▸ PROBLEM DETAILS
Set down exactly the stretch of lines below that opens at the line containing "set_clock_uncertainty 0.2 [all_clocks]" and continues through the last line of the entries, and nothing else.

Collected data entries
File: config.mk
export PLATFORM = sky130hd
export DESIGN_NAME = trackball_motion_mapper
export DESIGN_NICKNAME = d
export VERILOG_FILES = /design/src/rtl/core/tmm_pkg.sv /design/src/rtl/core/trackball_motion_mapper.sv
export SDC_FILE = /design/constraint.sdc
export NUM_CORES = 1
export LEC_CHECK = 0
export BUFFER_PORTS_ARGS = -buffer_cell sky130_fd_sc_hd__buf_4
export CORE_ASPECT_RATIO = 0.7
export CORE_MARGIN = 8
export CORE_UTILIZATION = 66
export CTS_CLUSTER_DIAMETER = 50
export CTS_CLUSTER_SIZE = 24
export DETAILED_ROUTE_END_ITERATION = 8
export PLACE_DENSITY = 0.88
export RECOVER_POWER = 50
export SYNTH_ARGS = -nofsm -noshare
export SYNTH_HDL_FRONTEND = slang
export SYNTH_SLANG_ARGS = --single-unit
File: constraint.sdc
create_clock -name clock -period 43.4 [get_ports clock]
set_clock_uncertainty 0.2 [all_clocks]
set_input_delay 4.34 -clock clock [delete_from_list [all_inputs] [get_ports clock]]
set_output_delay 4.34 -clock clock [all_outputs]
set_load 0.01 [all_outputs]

▸ REPLY TO THE EXERCISE
set_clock_uncertainty 0.2 [all_clocks]
set_input_delay 4.34 -clock clock [delete_from_list [all_inputs] [get_ports clock]]
set_output_delay 4.34 -clock clock [all_outputs]
set_load 0.01 [all_outputs]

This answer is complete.